_WORK REQUIRED_: A verbatim reproduction of the lines below, from the line containing "state_d = state_q;" through the line containing "if (bit_q == '0) begin", both ends included, is the whole required output.

** SUPPLIED DATA follows **

$ cat src/rtl/sequence_generator.sv
// sequence_generator: serial pattern transmitter.
// Latches a WIDTH-bit pattern and an 8-bit repetition count on start, then
// shifts the pattern out one bit per clock, count times, with GAP idle
// cycles between repetitions. done pulses in the final (DONE) cycle.
// All outputs are flops loaded from the next-state decode, so they line up
// with the state they describe without any combinational path to the pins.
module sequence_generator #(
    parameter int WIDTH     = 4,
    parameter int GAP       = 1,
    parameter bit MSB_FIRST = 1'b1
) (
    input  logic             clock,
    input  logic             reset,
    input  logic             start,
    input  logic [WIDTH-1:0] pattern,
    input  logic [7:0]       count,
    output logic             out,
    output logic             valid,
    output logic             busy,
    output logic             done
);

    localparam int BW = (WIDTH > 1) ? $clog2(WIDTH) : 1;
    localparam logic [BW-1:0] BIT_LAST = BW'(WIDTH - 1);
    localparam logic [3:0]    GAP_LAST = 4'((GAP > 0) ? (GAP - 1) : 0);

    typedef enum logic [1:0] {
        S_IDLE = 2'd0,
        S_SEND = 2'd1,
        S_GAP  = 2'd2,
        S_DONE = 2'd3
    } state_e;

    state_e           state_q, state_d;
    logic [WIDTH-1:0] shift_q, shift_d;
    logic [WIDTH-1:0] pat_q,   pat_d;
    logic [7:0]       rep_q,   rep_d;
    logic [BW-1:0]    bit_q,   bit_d;
    logic [3:0]       gap_q,   gap_d;
    logic             out_q,   out_d;
    logic             valid_q, valid_d;
    logic             busy_q,  busy_d;
    logic             done_q,  done_d;

    logic [WIDTH-1:0] shift_adv;

    // Shift register advanced by one slot in the configured bit order.
    always_comb begin
        shift_adv = shift_q;
        if (MSB_FIRST) begin
            shift_adv = {shift_q[WIDTH-2:0], 1'b0};
        end else begin
            shift_adv = {1'b0, shift_q[WIDTH-1:1]};
        end
    end

    // Next-state logic and registered-output decode of the next state.
    always_comb begin
        state_d = state_q;
        shift_d = shift_q;
        pat_d   = pat_q;
        rep_d   = rep_q;
        bit_d   = bit_q;
        gap_d   = gap_q;

        case (state_q)
            S_IDLE: begin
                if (start) begin
                    shift_d = pattern;
                    pat_d   = pattern;
                    rep_d   = count;
                    bit_d   = BIT_LAST;
                    gap_d   = '0;
                    state_d = (count != 8'd0) ? S_SEND : S_DONE;
                end
            end
            S_SEND: begin
                if (bit_q == '0) begin
                    if (rep_q != 8'd0) begin
                        rep_d = rep_q - 8'd1;
                    end
                    if (rep_q > 8'd1) begin
                        if (GAP > 0) begin
                            gap_d   = GAP_LAST;
                            state_d = S_GAP;
                        end else begin
                            // No gap: reload and keep sending without a bubble.
                            shift_d = pat_q;
                            bit_d   = BIT_LAST;
                        end
                    end else begin
                        state_d = S_DONE;
                    end
                end else begin
                    shift_d = shift_adv;
                    bit_d   = bit_q - BW'(1);
                end
            end
            S_GAP: begin
                if (gap_q == '0) begin
                    shift_d = pat_q;
                    bit_d   = BIT_LAST;
                    state_d = S_SEND;
                end else begin
                    gap_d = gap_q - 4'd1;
                end
            end
            S_DONE: begin
                state_d = S_IDLE;
            end
            default: begin
                state_d = S_IDLE;
            end
        endcase

        valid_d = (state_d == S_SEND);
        busy_d  = (state_d != S_IDLE);
        done_d  = (state_d == S_DONE);
        out_d   = 1'b0;
        if (state_d == S_SEND) begin
            out_d = MSB_FIRST ? shift_d[WIDTH-1] : shift_d[0];
        end
    end

    // State, shadow and output registers with synchronous reset.
    always_ff @(posedge clock) begin
        if (reset) begin
            state_q <= S_IDLE;
            shift_q <= '0;
            pat_q   <= '0;
            rep_q   <= '0;
            bit_q   <= '0;
            gap_q   <= '0;
            out_q   <= 1'b0;
            valid_q <= 1'b0;
            busy_q  <= 1'b0;
            done_q  <= 1'b0;
        end else begin
            state_q <= state_d;
            shift_q <= shift_d;
            pat_q   <= pat_d;
            rep_q   <= rep_d;
            bit_q   <= bit_d;
            gap_q   <= gap_d;
            out_q   <= out_d;
            valid_q <= valid_d;
            busy_q  <= busy_d;
            done_q  <= done_d;
        end
    end

    assign out   = out_q;
    assign valid = valid_q;
    assign busy  = busy_q;
    assign done  = done_q;

endmodule

$ cat config.mk
export PLATFORM = sky130hd
export DESIGN_NAME = sequence_generator
export DESIGN_NICKNAME = d
export VERILOG_FILES = /design/src/rtl/sequence_generator.sv
export SDC_FILE = /design/constraint.sdc
export NUM_CORES = 1
export LEC_CHECK = 0
export BUFFER_PORTS_ARGS = -buffer_cell sky130_fd_sc_hd__clkbuf_2
export CAP_MARGIN = 5
export CORE_MARGIN = 8
export CORE_UTILIZATION = 55
export DETAILED_ROUTE_END_ITERATION = 8
export GPL_ROUTABILITY_DRIVEN = 0
export PLACE_DENSITY = 0.76
export SKIP_CTS_REPAIR_TIMING = 1
export SYNTH_ARGS = -nofsm -noshare
export SYNTH_HDL_FRONTEND = slang
export SYNTH_SLANG_ARGS = --single-unit
$ cat constraint.sdc
create_clock -name clock -period 4.07 [get_ports clock]
set_input_delay 0.814 -clock clock [delete_from_list [all_inputs] [get_ports clock]]
set_output_delay 0.814 -clock clock [all_outputs]
set_load 0.1 [all_outputs]
==> results_dict.tcl, run 1 <==
set metrics [dict create \
    netlist_area_sq_um 1540 \
    diodes 0 \
    overflow 0 \
    yosysUniqueCellTypes 47 \
    routedWlPerCell_um 17.2 \
    worst_path_most_repeated_cell "nor3_1" \
    nNetsFinal 222 \
    finalSetupTns_ps 0 \
    die_w_um 69.0 \
    h-tree-depth 1 \
    async_flop_share_pct 0 \
    max_freq_mhz 467 \
    slew_viol_final 0 \
    die-area_sq_um 4760 \
    worstSkewPairLatency_ps 340 \
    status "complete, no violations" \
    io_pins 19 \
    cp_data_required_time_ps 4340 \
    drc 0 \
    ys_seq_area_share_pct 36.3 \
    hold_violations 0 \
    num_vias 1574 \
    synthToLayoutAreaGrowth_pct 7.70 \
    period_needed_ps 2140 \
    synthAdderAreaFrac_pct 4.87 \
    finalNonFillerCells 231 \
    setup_violations 0 \
    synth-xor-area-share_pct 0 \
    root_buffer "clkbuf_4" \
    drive_gt1_share_pct 14.5 \
    max-slew-margin-rel_pct 53.5 \
    fin_skew_ps 9.17 \
    synth_edf_count 0 \
    cp_slowest_cell "dfxtp_1" \
    synth-main-ff-cell "dfxtp_1" \
    cts_tree "yes" \
    clockBufferDepth 2 \
    synth_compound_area_share_pct 27.2 \
    start_util_pct 56.9 \
    cts_buffers 3 \
    die_h_um 69.0 \
    power.share.clock_pct 14.3 \
    row_count 19 \
    layout_common_cells "dfxtp_1, clkbuf_2, a21oi_1, nor2_1" \
    synth_simple_gate_area_share_pct 25.3 \
    cap_violations 0 \
    netlist_instances 190 \
    grt_max_degree 24 \
    viasPerCell 6.81 \
    worstPathArrival_ps 2410 \
    internal_power_uw 545 \
    fp.coreArea_sq_um 2710 \
    io_buffer_count 18 \
    synth_mux_area_share_pct 0.649 \
    end_kind "register" \
    initialDrtViolationCount 160 \
    placed_cells 227 \
    synth_top_family_by_area "compound AO/OA/AOI/OAI gates" \
    power_leakage_uw 0.000639 \
    grt_pass1_wl_um 6550 \
    cts.sink_count 28 \
    syn_avg_cell_area_sq_um 8.12 \
    crit_chain "nand2b_1 -> nor3_1 -> o31ai_1 -> nor3_1" \
    critPathKind "reg2reg" \
    rsz0062_at_grt "false" \
    slowest_delay_ps 700 \
    fin_crit_sh_pct 52.7 \
    switchingPower_uw 441 \
    postRouteAntennaNets 0 \
    tightest_slew_ps 692 \
    yosysWarnings 0 \
    synth.net_count 211 \
    irDropWorstVdd_v 0.000415 \
    crit_path_start_kind "register" \
    grt_pass1_vias 1501 \
    power_density_nw_per_um2 594 \
    critPathTopFamily "simple AND/OR/NAND/NOR gates" \
    synth-seq-cells 28 \
    path_clk_slew_ps 160 \
    wirelength_um 3970 \
    hp-class "reg2reg" \
    swShare_pct 44.7 \
    cp_max_fo 17 \
    drtPass1Iterations 5 \
    path_buf_inv 0 \
    track_usage_pct 17.6 \
    layout_commonest_cell "dfxtp_1" \
    dp_hpwl_um 2950 \
    grt_antenna_before_repair 0 \
    pwr-share-seq_pct 38.9 \
    comb_power_share_pct 46.9 \
]
## power groups by stage
stage | clock, uW | combinational, uW | sequential (uW)
3_5_place_dp | 0 | 452 | 387
2_1_floorplan | 0 | 325 | 415
6_report | 141 | 462 | 383
5_1_grt | 156 | 501 | 390
3_3_place_gp | 0 | 440 | 386
4_1_cts | 143 | 455 | 381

** End of SUPPLIED DATA **

_WRITTEN RESPONSE_:
        state_d = state_q;
        shift_d = shift_q;
        pat_d   = pat_q;
        rep_d   = rep_q;
        bit_d   = bit_q;
        gap_d   = gap_q;

        case (state_q)
            S_IDLE: begin
                if (start) begin
                    shift_d = pattern;
                    pat_d   = pattern;
                    rep_d   = count;
                    bit_d   = BIT_LAST;
                    gap_d   = '0;
                    state_d = (count != 8'd0) ? S_SEND : S_DONE;
                end
            end
            S_SEND: begin
                if (bit_q == '0) begin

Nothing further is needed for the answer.